Вспоминая сегодня эту историю, я невольно сравниваю ее с ситуацией в Чечне. Ведь и в этом регионе в основе конфликта во многом лежала та же нефть и ее переработка. Существовало уникальное по технологическим параметрам производство на «Грознефтеоргсинтезе». Здесь шла выработка специальных легких масел, используемых, в частности, в авиационной технике, которые в тот момент нигде больше в России не производились. Там же производилась и существенная доля авиационного керосина. К сожалению, правительство, во всяком случае его экономический блок, было фактически отстранено от решения вопросов по Чечне. Да и сама история началась немного раньше, чем мы пришли в правительство, – в октябре 91-го. И она сразу приобрела не экономический, а именно политический характер.
Помню очень накаленную атмосферу в Белом доме в первых числах ноября. Мы, только-только назначенные, еще сидели там по два человека в комнатке. Шло закрытое заседание Верховного Совета. Бегал очень возбужденный Руцкой. Они тогда отменяли указ президента о введении чрезвычайного положения и искали какой-то компромисс. А передо мной поставили вопрос, требующий срочного решения: где можно быстро организовать производство этих самых легких моторных масел, в том числе для авиационной техники? Мы вскоре нашли возможность организовать его в Волгограде, понимая, что рано или поздно нам придется столкнуться с блокадой поставок со стороны Чечни, о чем чеченцы с самого начала однозначно заявили.
В целом, ретроспективно анализируя и сравнивая положение в обеих республиках, оцениваю ситуацию в Чечне как намного более сложную, чем в Татарстане, в котором она была значительно менее политизирована. Там не было такого острого политического противостояния с центром. Я не знаю, шел Дудаев на поводу у местной элиты или наоборот, но чеченская верхушка, несомненно, была настроена более экстремистски и более радикально в политическом смысле. В Татарстане говорили об отделении, о суверенитете скорее как о стратегической цели. Руководство республики лишь использовало национальное движение в борьбе с центром, опиралось на него, но в то же время не переходило ту грань, когда оно стало бы заложником националистических лозунгов.
А в Чечне случилось именно это: власти пошли на поводу у националистических сил. Кстати, раньше нечто подобное произошло в Армении на почве Карабаха. Тем не менее мне кажется, что если бы тогда начались переговоры с упором на экономическую сторону, если был бы найден какой-то разумный компромисс по нефти и другим экономическим вопросам, то ситуация в Чечне могла бы развиваться иначе. Конечно, остались бы все политические уличные страсти. Но думаю, что не у толпы, одурманенной исламистскими и националистическими лозунгами, а у людей, которым тогда принадлежала власть в Чечне и которые принимали решения, превалировали все же экономические интересы. Существенным для них было примитивное желание сесть на доходы от нефти. И я почти уверен, что на этой почве, хотя это и звучит цинично, компромисс мог быть найден.
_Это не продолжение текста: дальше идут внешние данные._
File: src/rtl/muldiv_unit.sv
// Multi-cycle shift-add multiplier / restoring divider owning the HI/LO pair.
// One iteration per cycle in RUN, then a single FIX cycle for the sign correction.
module muldiv_unit #(
   parameter int WIDTH = 32
) (
   input  logic             clk,
   input  logic             reset,
   input  logic             start,
   input  logic [2:0]       op,
   input  logic [WIDTH-1:0] a,
   input  logic [WIDTH-1:0] b,
   input  logic             flush,
   output logic             busy,
   output logic             done,
   output logic             div_by_zero,
   output logic [WIDTH-1:0] hi,
   output logic [WIDTH-1:0] lo
);
   localparam int CW = $clog2(WIDTH);
   localparam logic [WIDTH-1:0]   ONE  = 1;
   localparam logic [2*WIDTH-1:0] ONE2 = 1;

   typedef enum logic [1:0] {S_IDLE, S_RUN, S_FIX} state_t;

   state_t             r_state, w_next;
   logic [CW-1:0]      r_cnt;
   logic [2*WIDTH-1:0] r_acc;
   logic [WIDTH-1:0]   r_opd, r_hi, r_lo;
   logic               r_div, r_neg_q, r_neg_r, r_done, r_dz;

   logic               w_accept, w_a_neg, w_b_neg;
   logic [WIDTH-1:0]   w_a_abs, w_b_abs;
   logic [WIDTH:0]     w_sum, w_shift;
   logic [WIDTH-1:0]   w_diff;
   logic               w_ge;
   logic [2*WIDTH-1:0] w_mul_nxt, w_div_nxt, w_prod_fix;
   logic [WIDTH-1:0]   w_quo_fix, w_rem_fix;

   assign w_accept = (r_state == S_IDLE) && start && !flush;
   assign w_a_neg  = !op[0] && a[WIDTH-1];
   assign w_b_neg  = !op[0] && b[WIDTH-1];
   assign w_a_abs  = w_a_neg ? (~a + ONE) : a;
   assign w_b_abs  = w_b_neg ? (~b + ONE) : b;

   // Multiply: upper half accumulates, multiplier shifts out of the low end
   assign w_sum     = {1'b0, r_acc[2*WIDTH-1:WIDTH]}
                    + (r_acc[0] ? {1'b0, r_opd} : '0);
   assign w_mul_nxt = {w_sum, r_acc[WIDTH-1:1]};

   // Divide: upper half is the partial remainder, lower half dividend/quotient
   assign w_shift   = r_acc[2*WIDTH-1:WIDTH-1];
   assign w_ge      = w_shift >= {1'b0, r_opd};
   assign w_diff    = w_shift[WIDTH-1:0] - r_opd;
   assign w_div_nxt = w_ge ? {w_diff, r_acc[WIDTH-2:0], 1'b1}
                           : {r_acc[2*WIDTH-2:0], 1'b0};

   assign w_prod_fix = r_neg_q ? (~r_acc + ONE2) : r_acc;
   assign w_quo_fix  = r_neg_q ? (~r_acc[WIDTH-1:0] + ONE)
                               : r_acc[WIDTH-1:0];
   assign w_rem_fix  = r_neg_r ? (~r_acc[2*WIDTH-1:WIDTH] + ONE)
                               : r_acc[2*WIDTH-1:WIDTH];

   always_comb begin
      w_next = r_state;
      case (r_state)
         S_IDLE: if (w_accept && !op[2]) w_next = S_RUN;
         S_RUN: begin
            if (flush)                          w_next = S_IDLE;
            else if (r_cnt == CW'(WIDTH - 1))   w_next = S_FIX;
         end
         S_FIX:   w_next = S_IDLE;
         default: w_next = S_IDLE;
      endcase
   end

   always_ff @(posedge clk or posedge reset) begin
      if (reset) begin
         r_state <= S_IDLE;
         r_cnt   <= '0;
         r_acc   <= '0;
         r_opd   <= '0;
         r_hi    <= '0;
         r_lo    <= '0;
         r_div   <= 1'b0;
         r_neg_q <= 1'b0;
         r_neg_r <= 1'b0;
         r_done  <= 1'b0;
         r_dz    <= 1'b0;
      end else begin
         r_state <= w_next;
         r_done  <= 1'b0;
         case (r_state)
            S_IDLE: begin
               if (w_accept && !op[2]) begin
                  r_cnt   <= '0;
                  r_div   <= op[1];
                  r_neg_q <= w_a_neg ^ w_b_neg;
                  r_neg_r <= w_a_neg;
                  r_dz    <= 1'b0;
                  r_opd   <= op[1] ? w_b_abs : w_a_abs;
                  r_acc   <= {{WIDTH{1'b0}}, (op[1] ? w_a_abs : w_b_abs)};
               end else if (w_accept && op[2:1] == 2'b10) begin
                  r_dz <= 1'b0;
                  if (op[0]) r_lo <= a;
                  else       r_hi <= a;
               end
            end
            S_RUN: begin
               r_cnt <= r_cnt + CW'(1);
               r_acc <= r_div ? w_div_nxt : w_mul_nxt;
            end
            S_FIX: begin
               if (!flush) begin
                  r_done <= 1'b1;
                  r_dz   <= r_div && (r_opd == '0);
                  if (r_div) begin
                     r_hi <= w_rem_fix;
                     r_lo <= (r_opd == '0) ? '1 : w_quo_fix;
                  end else begin
                     r_hi <= w_prod_fix[2*WIDTH-1:WIDTH];
                     r_lo <= w_prod_fix[WIDTH-1:0];
                  end
               end
            end
            default: ;
         endcase
      end
   end

   assign busy        = (r_state != S_IDLE);
   assign done        = r_done;
   assign div_by_zero = r_dz;
   assign hi          = r_hi;
   assign lo          = r_lo;
endmodule

File: config.mk
export PLATFORM = sky130hd
export DESIGN_NAME = muldiv_unit
export DESIGN_NICKNAME = d
export VERILOG_FILES = /design/src/rtl/muldiv_unit.sv
export SDC_FILE = /design/constraint.sdc
export NUM_CORES = 1
export LEC_CHECK = 0
export CORE_AREA = 2 2 229 231
export CTS_BUF_LIST = sky130_fd_sc_hd__clkbuf_8
export DETAILED_ROUTE_END_ITERATION = 6
export DIE_AREA = 0 0 231 233
export PLACE_DENSITY = 0.55
export SYNTH_ARGS = -nofsm -noshare
export SYNTH_HDL_FRONTEND = slang
export SYNTH_SLANG_ARGS = --single-unit
File: constraint.sdc
create_clock -name clk -period 6.8 [get_ports clk]
set_input_delay 1.36 -clock clk [delete_from_list [all_inputs] [get_ports clk]]
set_output_delay 1.36 -clock clk [all_outputs]
set_load 0.02 [all_outputs]
==> out/metrics.cfg, run 1 <==
[layout]
final_layout_size_suffix_gt1_share_pct=4.70
synthToLayoutAreaGrowth_pct=15.2
design_area_um2=17600
fillers=5431
fin_nets=2171
layout_common_cells=nand2_1, o21ai_0, nor2_1

[logic_synthesis]
synth-seq-area-share_pct=28.2
synth_ff_type=dfrtp_1
synth_cell_types=78
synth_edf_count=0
postSynthAreaPerCell_um2=7.69
yosysTopAreaCellShare_pct=28.2
synth_top_cells_by_area=dfrtp_1, o21ai_0, ha_1
synth_largest_area_cell=dfrtp_1
syn_area_um2=15200
syn_inst=1982
syn_nets=2125
synthArstFlopShare_pct=100
synth_warnings=0
ys_ff_latch=172

[critical_path]
reg2reg_slack_ns=2.28
reg2regPathDepth=13
r2r_end=r_acc[61]
critPathLaunchType=flop
path_class=reg2reg
crit_arrival_ns=4.94
cp_max_fo=19
r2r-start=r_acc[0]
worstSetupEndpointType=flop
critPathRequiredTime_ns=7.22

[timing]
final_hold_viol_count=0
hold_ws_ns=0.487
maxSlewHeadroom_pct=26.3
finalSetupViolCount=0
rsz0062_at_grt=no
min_period_over_period_pct=66.5
fin_crit_ns=4.52
fin_setup_tns_ns=0
worst_slew_pin_slew_ns=1.10
fin_skew_ns=0.0252
drv_slew=0
max_freq_mhz=221

[drt]
initialDrtViolationCount=1711
drc=0
wl_per_cell_um=22.8
vias_per_cell=5.78
via_count=15700
antenna_left=0
routed_wirelength_um=62000
first_pass_iters=6

[floorplanning]
dieArea_um2=53800
coreArea_um2=51100
die_h_um=233
io_pins=138
die_x_um=231
initial_core_util_pct=29.8
rows=83

[global_routing]
antenna_found_initial=3
grt_pass1_wl_um=94100
grt_use_total_pct=22.9
grt_max_degree=97
overflow=0
first_global_vias=14800

[clock_tree]
postCtsHoldBufs=0
clkLatencyLatePin_ns=0.53
htreeDepth=4
cts_tree=built
post_cts_buffers=0
cts_buffer_depth=2
cts_resized=0
root_buffer=clkbuf_8
path_clk_slew_ns=0.10
cts_made_buffers=17
cts_sinks=172

[power]
share_comb_of_total_power_pct=60.6
swShare_pct=51.4
pwr-share-clk_pct=11.1
vdd_ir_drop_max_mv=0.148
p_sw_mw=3.45
p_leak_nw=7.11
cellPowerDensity_nw_per_um2=382
internal_power_mw=3.26
seqPwrFrac_pct=28.3

[placement]
hpwl_um=47700
gp_congestion=0.926
place_area_um2=17200
portBuffers=137

[status]
run_status=completed

[min_path]
worstHoldStart=hi[19]
holdPathStages=2
holdPathEnd=hi[19]
hp-class=reg2reg

[flow_run]
drv_cap=0

==> worst max-delay path by stage <==
stage                   to     start  slack, ns  depth (start not counted)
2_1_floorplan  div_by_zero     reset       0.78                          1
3_3_place_gp     r_acc[29]      b[0]       2.15                         10
3_5_place_dp     r_acc[29]      b[5]       2.07                         10
4_1_cts          r_acc[61]  r_acc[0]       2.35                         13
5_1_grt          r_acc[63]  r_acc[0]       2.04                         12
6_report         r_acc[61]  r_acc[0]       2.28                         13
==> power groups by stage <==
stage	Combinational [mW]	Clock, mW	Sequential, mW
after global routing	4.46	0.801	1.93
after global placement	3.99	0	1.89
after CTS	4.03	0.764	1.87
final	4.07	0.747	1.90
after floorplan	2.83	0	1.72
after detailed placement	4.01	0	1.89
==> cells in the mapped netlist, drive strengths merged (19+ instances only) <==
| library cell | number |
|---|---|
| o21ai | 210 |
| nand2 | 202 |
| nor2 | 192 |
| a21oi | 174 |
| dfrtp | 172 |
| clkbuf | 113 |
| xnor2 | 96 |
| ha | 70 |
| xor2 | 70 |
| inv | 64 |
| a211oi | 49 |
| mux2i | 49 |
| o31ai | 37 |
| nor3 | 34 |
| nand3 | 32 |
| o211ai | 32 |
| a21o | 30 |
| o22ai | 30 |
| a31oi | 25 |
| nor4 | 22 |
| and3 | 21 |
| nand2b | 21 |
| nand4 | 20 |
| buf | 19 |
==> state kept, by name, indices dropped and copies added (netlist names) <==
signal       cells
r_neg_r          1
r_div            1
r_opd           32
done             1
div_by_zero      1
r_acc           64
r_cnt            5
r_state          2
lo              32
hi              32
r_neg_q          1
==> critical path, stage by stage, from the launching register on <==
cell and delay [ns]:
dfrtp_1 0.53, inv_1 0.69, buf_4 0.35, nor2_1 0.06, ha_1 0.33, nor2b_1 0.16
o31ai_1 0.38, a22oi_1 0.27, a21oi_1 0.35, a31oi_1 0.24, o221ai_1 0.40, o21ai_0 0.19
and4_1 0.21, a211oi_1 0.23
==> layout make-up <==
| type | count | area [um2] | share of cell area, % |
|---|---|---|---|
| inverters | 66 | 253 | 1.44 |
| diodes | 1 | 2.50 | 0.0143 |
| flip-flops and latches | 172 | 4310 | 24.5 |
| clock inverters | 15 | 138 | 0.784 |
| well taps | 680 | 851 | 4.85 |
| clock buffers | 17 | 234 | 1.33 |
| multi-input cells | 1612 | 10200 | 58.3 |
| repair buffers | 159 | 1540 | 8.79 |
==> metrics by stage <==
step                utilization, %  std cells  setup WS [ns]  power (mW)
global route                  34.4       2721           2.04        7.20
finish                        34.4       2722           2.28        6.71
floorplan                        -       1982          0.780        4.55
detailed placement            33.6       2689           2.07        5.90
CTS                           34.4       2721           2.35        6.66
global placement              33.6       2689           2.15        5.88
==> kinds of logic after synthesis <==
family / Yosys count / synth area share (%)
compound gates: 684 / 27.9
xor+xnor: 166 / 9.54
fa+ha+maj: 72 / 6.01
buf+inv: 198 / 5.02
flops: 172 / 28.2
mux: 55 / 3.66
simple gates: 635 / 19.7
==> per-layer routing <==
metal  track usage [%]  wire, um  up-vias
li1                  -         -     7314
met1              33.0     28600     7589
met2              34.2     26500      699
met3              2.98      4430      118
met4              9.48      2410        2
met5                 0        10        -
(Power assumes the default switching activity.)
==> inputs of run 2 (changes only) <==
Clock period 6.8 ns to 4.5 ns, I/O delays scaled along.
==> out/metrics.cfg, run 2 (same netlist as run 1, synthesis figures left out) <==
[layout]
synthToLayoutAreaGrowth_pct=17.4
multi_input_area_um2=10200  ; unchanged
regMostFlops=r_acc
final_layout_size_suffix_gt1_share_pct=6.27  ; +1.6 points
fillers=5387  ; -0.81%
largest_reg_flops=64  ; unchanged
layout_common_cells=nand2_1, o21ai_0, nor2_1
fin_nets=2204  ; +1.5%
seq_area_um2=4310  ; unchanged

[min_path]
hp-class=reg2reg

[critical_path]
crit_path_start=r_acc[0]
path_buf_inv=3  ; +1
crit_end=r_acc[61]
critPathRequiredTime_ns=4.95  ; -2.27 ns
r2r_end=r_acc[61]
reg2reg_slack_ns=0.56  ; -1.71 ns
worstSetupEndpointType=flop
cp_max_fo=20  ; +1
r2r-start=r_acc[0]
cp_common_cell=buf_4
cp_slowest_stage_delay_ns=0.67  ; -0.02 ns
reg2regPathDepth=13  ; unchanged
path_class=reg2reg
worst-path-stages=13  ; unchanged
crit_arrival_ns=4.39  ; -0.55 ns
path_cells=inv_1, buf_4, buf_4, nor2_1, ha_1, a21oi_1, o21bai_1, a2111oi_0, a31oi_1, o221ai_1, o21ai_0, and4_1, a211oi_1
critPathLaunchType=flop
crit_path_top_delay_cell=a2111oi_0
path_delay_family=compound AO/OA/AOI/OAI gates

[clock_tree]
cts_resized=0  ; unchanged
cts_buffer_depth=2  ; unchanged
path_clk_slew_ns=0.12  ; +0.02 ns
cts_made_buffers=17  ; unchanged
cts_sinks=172  ; unchanged
clkLatencyLatePin_ns=0.55  ; +0.02 ns
htreeDepth=4  ; unchanged
post_cts_buffers=0  ; unchanged
postCtsHoldBufs=0  ; unchanged
cts_tree=built
root_buffer=clkbuf_8

[global_routing]
grt_max_degree=97  ; unchanged
grt_use_total_pct=22.4  ; -0.51 points
grt_pass1_wl_um=92100  ; -2.1%
antenna_found_initial=0  ; -3
overflow=0  ; unchanged
first_global_vias=14700  ; -0.43%

[drt]
routed_wirelength_um=61300  ; -1.2%
wl_met2_um=26400  ; -0.48%
wl_per_cell_um=22.2  ; -2.4%
drc=0  ; unchanged
via_count=15900  ; +1.3%
top_layer=met4
wl_met1_um=27300  ; -4.6%
wl_met3_um=5050  ; +14%
first_pass_iters=5  ; -1
antenna_left=0  ; unchanged
vias_per_cell=5.78  ; about the same
initialDrtViolationCount=1729  ; +1.1%

[timing]
final_hold_viol_count=0  ; unchanged
finalSetupViolCount=0  ; unchanged
hold_ws_ns=0.491  ; +0.00372 ns
worst_slew_pin_slew_ns=1.25  ; +0.151 ns
maxSlewHeadroom_pct=15.5  ; -11 points
max_freq_mhz=254  ; +15%
rsz0062_at_grt=no
fin_crit_ns=3.94  ; -0.585 ns
fin_setup_tns_ns=0  ; unchanged
min_period_over_period_pct=87.5  ; +21 points
fin_skew_ns=0.0345  ; +0.00935 ns
drv_slew=0  ; unchanged

[power]
cellPowerDensity_nw_per_um2=576  ; +51%
p_leak_nw=7.29  ; +2.6%
vdd_ir_drop_max_mv=0.233  ; +57%

[status]
run_status=completed

[floorplanning]
dieArea_um2=53800  ; unchanged
rows=83  ; unchanged
coreArea_um2=51100  ; unchanged
io_pins=138  ; unchanged
die_x_um=231  ; unchanged
die_h_um=233  ; unchanged
initial_core_util_pct=29.8  ; unchanged

[placement]
gp_congestion=0.925  ; -0.16%
hpwl_um=47400  ; -0.62%
portBuffers=137  ; unchanged

[flow_run]
drv_cap=0  ; unchanged

==> run 2: changes by cell type in the layout (fill, tap and decap cells not counted), sizes merged <==
cell | previous run | this run
buf | 23 | 56
clkinvlp | 2 | 3
inv | 71 | 70
==> run 2: per-stage QoR <==
| stage | total power [mW] | instance area, um2 | worst slack [ns] | std cells | utilization [%] |
|---|---|---|---|---|---|
| 5_1_grt | 11.1 | 17900 | 0.329 | 2754 | 35.0 |
| 3_3_place_gp | 8.88 | 17500 | 0.324 | 2722 | 34.2 |
| 6_report | 10.3 | 17900 | 0.563 | 2755 | 35.0 |
| 2_1_floorplan | 6.87 | 15200 | 1.19 | 1982 | - |
| 4_1_cts | 10.2 | 17900 | 0.662 | 2754 | 35.0 |
| 3_5_place_dp | 8.97 | 17500 | 0.321 | 2722 | 34.2 |
==> run 2: routing by layer <==
metal  GRT usage, %  vias to the layer above
met3           3.15                       95
li1               -                     7376
met4           9.54                        0
met2           34.0                      768
met5              0                        -
met1           31.6                     7689
==> run 2: tightest hold or removal path: cells and delay by family, from the launching register on <==
family / cells / cell delay (ns)
flops: 1 / 0.36
compound gates: 1 / 0.06
simple gates: 1 / 0.04
==> run 2: worst min-delay path by stage <==
stage	startpoint	to	slack (ns)	depth (start not counted)
2_1_floorplan	r_cnt[3]	r_cnt[3]	0.44	1
3_3_place_gp	hi[23]	hi[23]	0.46	2
3_5_place_dp	lo[19]	lo[19]	0.47	2
4_1_cts	r_cnt[3]	r_cnt[3]	0.50	1
5_1_grt	r_cnt[3]	r_cnt[3]	0.52	1
6_report	lo[19]	lo[19]	0.49	2
==> run 2: area by class of cell <==
class / instances / area share [%]
diodes: 1 / 0.0140
clock buffers: 17 / 1.31
clock inverters: 15 / 1.11
inverters: 66 / 1.41
multi-input cells: 1612 / 57.2
flip-flops and latches: 172 / 24.1
well taps: 680 / 4.76
repair buffers: 192 / 10.2
==> run 2: report_power, final <==
| group | switching, mW | internal [mW] | total, mW |
|---|---|---|---|
| registers | 0.690 | 1.99 | 2.68 |
| clock network | 0.759 | 0.480 | 1.24 |
| logic | 3.78 | 2.62 | 6.39 |
| total | 5.23 | 5.08 | 10.3 |
==> inputs of run 3 (changes only) <==
Settings changed: SLEW_MARGIN set to 10.
==> out/metrics.cfg, run 3 (same netlist as run 1, synthesis figures left out) <==
[flow_run]
drv_cap=0  ; unchanged

[critical_path]
path_cells=inv_1, buf_4, buf_4, nor2_1, ha_1, a21oi_1, o21bai_1, a2111oi_0, a31oi_1, o221ai_1, o21ai_0, and4_1, a211oi_1
critPathRequiredTime_ns=4.95  ; about the same
r2r-start=r_acc[0]
reg2reg_slack_ns=0.57  ; about the same
path_delay_family=compound AO/OA/AOI/OAI gates
cp_slowest_stage_delay_ns=0.67  ; about the same
crit_path_start=r_acc[0]
reg2regPathDepth=13  ; unchanged
crit_path_top_delay_cell=a2111oi_0
r2r_end=r_acc[61]
worstSetupEndpointType=flop
cp_common_cell=buf_4
path_buf_inv=3  ; unchanged
critPathLaunchType=flop
path_class=reg2reg
cp_max_fo=20  ; unchanged
crit_arrival_ns=4.38  ; about the same

[clock_tree]
path_clk_slew_ns=0.12  ; about the same
post_cts_buffers=0  ; unchanged
clkLatencyLatePin_ns=0.55  ; about the same
cts_buffer_depth=2  ; unchanged
root_buffer=clkbuf_8
cts_resized=0  ; unchanged
cts_made_buffers=17  ; unchanged
cts_sinks=172  ; unchanged
cts_tree=built
postCtsHoldBufs=0  ; unchanged
htreeDepth=4  ; unchanged

[timing]
final_hold_viol_count=0  ; unchanged
fin_setup_tns_ns=0  ; unchanged
finalSetupViolCount=0  ; unchanged
rsz0062_at_grt=no
layout_setup_ws_ns=0.573  ; +0.0101 ns
max_freq_mhz=255  ; +0.26%
maxSlewHeadroom_pct=28.7  ; +13 points
fin_crit_ns=3.93  ; -0.0101 ns
drv_slew=0  ; unchanged
worst_slew_pin_slew_ns=1.07  ; -0.185 ns
fin_skew_ns=0.0354  ; +0.000910 ns
min_period_over_period_pct=87.3  ; -0.22 points

[drt]
first_pass_iters=5  ; unchanged
via_count=15900  ; -0.10%
antenna_left=0  ; unchanged
vias_per_cell=5.78  ; -0.10%
routed_wirelength_um=61300  ; about the same
initialDrtViolationCount=1729  ; unchanged
drc=0  ; unchanged
wl_per_cell_um=22.2  ; about the same

[min_path]
holdPathStages=2  ; unchanged
hp-class=reg2reg
holdPathEnd=lo[19]
worstHoldStart=lo[19]

[global_routing]
antenna_found_initial=0  ; unchanged
grt_max_degree=97  ; unchanged
grt_use_total_pct=22.4  ; unchanged
overflow=0  ; unchanged
grt_pass1_wl_um=92100  ; unchanged
first_global_vias=14700  ; unchanged

[placement]
pre_cts_ws_ns=0.321  ; unchanged
hpwl_um=47400  ; unchanged
gp_congestion=0.925  ; unchanged
place_inst=2722  ; unchanged
portBuffers=137  ; unchanged

[layout]
largest_reg_flops=64  ; unchanged
regMostFlops=r_acc
layout_common_cells=nand2_1, o21ai_0, nor2_1
postLayoutCoreUtil_pct=35.0  ; unchanged
fin_nets=2204  ; unchanged
final_layout_size_suffix_gt1_share_pct=6.27  ; unchanged
layout_commonest_cell=nand2_1
synthToLayoutAreaGrowth_pct=17.4  ; unchanged
fillers=5387  ; unchanged
final_cells=2755  ; unchanged

[floorplanning]
initial_core_util_pct=29.8  ; unchanged
die_x_um=231  ; unchanged
dieArea_um2=53800  ; unchanged
io_pins=138  ; unchanged
coreArea_um2=51100  ; unchanged
rows=83  ; unchanged
die_h_um=233  ; unchanged

[power]
vdd_ir_drop_max_mv=0.233  ; +0.13%
cellPowerDensity_nw_per_um2=576  ; about the same
p_leak_nw=7.29  ; about the same

[status]
run_status=completed

[run 3: changes by cell type in the layout (fill, tap and decap cells not counted)]
| cell | before | now |
|---|---|---|
| o21ai_0 | 202 | 201 |
| o21ai_1 | 7 | 8 |
[run 3: metrics by stage]
stage                     power, mW  instance area, um2  hold WS, ns
final                          10.3               17900        0.491
after global routing           11.1               17900        0.519
after detailed placement       8.97               17500        0.472
after global placement         8.88               17500        0.464
after CTS                      10.2               17900        0.497
after floorplan                6.87               15200        0.442
[run 3: how the worst max path moves through the flow]
stage	endpoint	depth (start not counted)
finish	r_acc[61]	13
detailed placement	r_opd[28]	9
floorplan	r_acc[32]	12
global route	r_acc[61]	13
CTS	r_acc[63]	11
global placement	r_opd[28]	9
[run 3: final cells by class]
cell class,instances,area [um2],share of cell area [%]
clock inverter,15,198,1.11
inverter,66,251,1.41
clock buffer,17,234,1.31
timing repair buffer,192,1820,10.2
antenna,1,2.50,0.0140
multi-input combinational,1612,10200,57.2
tap,680,851,4.76
sequential,172,4310,24.1
[run 3: worst min-delay path: stages (launching register included)]
cell and delay (ns):
dfrtp_1 0.36, nand2_1 0.04, o21ai_0 0.06
[run 3: report_power, final]
group | switching, mW | internal [mW] | total (mW)
Sequential | 0.689 | 1.99 | 2.68
Clock | 0.759 | 0.480 | 1.24
Combinational | 3.78 | 2.62 | 6.39
[run 3: routing by layer]
metal,track usage (%),part of all wire [%],up-vias
met5,0,0,-
met4,9.54,4.1,0
met3,3.15,8.0,102
met2,34.0,43,769
met1,31.6,45,7668
li1,-,-,7373
==> variant (flow settings as in run 2) <==
`WIDTH`: 32 -> 16.
--- a/src/rtl/muldiv_unit.sv
+++ b/src/rtl/muldiv_unit.sv
@@ -1,7 +1,7 @@
 // Multi-cycle shift-add multiplier / restoring divider owning the HI/LO pair.
 // One iteration per cycle in RUN, then a single FIX cycle for the sign correction.
 module muldiv_unit #(
-   parameter int WIDTH = 32
+   parameter int WIDTH = 16
 ) (
    input  logic             clk,
    input  logic             reset,
Interface: changed (resized a, b, hi and lo); port bits go from 138 to 74. No check against the original RTL was run, so the function may have changed too.
==> variant against run 2 <==
Combinational power down 56%. Wire length is 56% lower. Non-clock buffer count decreased by 106. Sequential cell count decreased by 81. Cell area down 48%. Count of clock-buffer cells in the layout fell by 8. Power fell by 52%. Worst setup slack better by 0.54 ns. First-iteration DRC count fell by 68%. Synthesized area shrank 51%. Clock power decreased by 47%. Sequential power decreased by 44%. Critical path type unchanged. Largest cell class unchanged. Highest routed layer is now met5.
В итоге между Россией и Чечней сохранились бы отношения, при которых можно было бы потом влиять и на политическую ситуацию в республике. Так же, как мы противопоставляли нефтяников Татарстана, с одной стороны, и правительство республики – с другой, в Чечне можно было сыграть на разнице групповых интересов. Если бы вся республика знала, какую долю доходов от нефти Россия выделила ей в управление, рано или поздно возник бы резонный вопрос: а куда все девается? И без всяких ссылок на российское вмешательство, без всяких спекуляций относительно «руки Москвы» на этот вопрос должно было бы отвечать своим согражданам чеченское руководство. Причем без оправданий, что деньги надо использовать для обеспечения независимости, на покупку оружия, на укрепление границ и армии, на создание резервов на случай агрессии Москвы. Одновременно были бы упорядочены экономические отношения с Россией. Обе стороны знали бы, какое количество чеченской нефти официально отпускается за рубеж, на каких это происходит условиях. Стала бы невозможной возникшая позже ситуация, когда, несмотря на формальную блокаду Чечни, чеченская нефть шла на экспорт за взятки отдельным чиновникам.
Здесь был еще один интересный момент. Чеченцы довольно долгое время выполняли свои обязательства по централизованным поставкам. В какой-то момент все это сломалось. Сырая нефть стала активно вывозиться на экспорт. Переработка резко упала. Практически весь этот экспорт шел за рубеж по российским трубам, а далее – через российские порты Новороссийск и Туапсе. Пропускали нефть явно за взятки. В принципе, задушить Дудаева экономически не составляло никакого труда.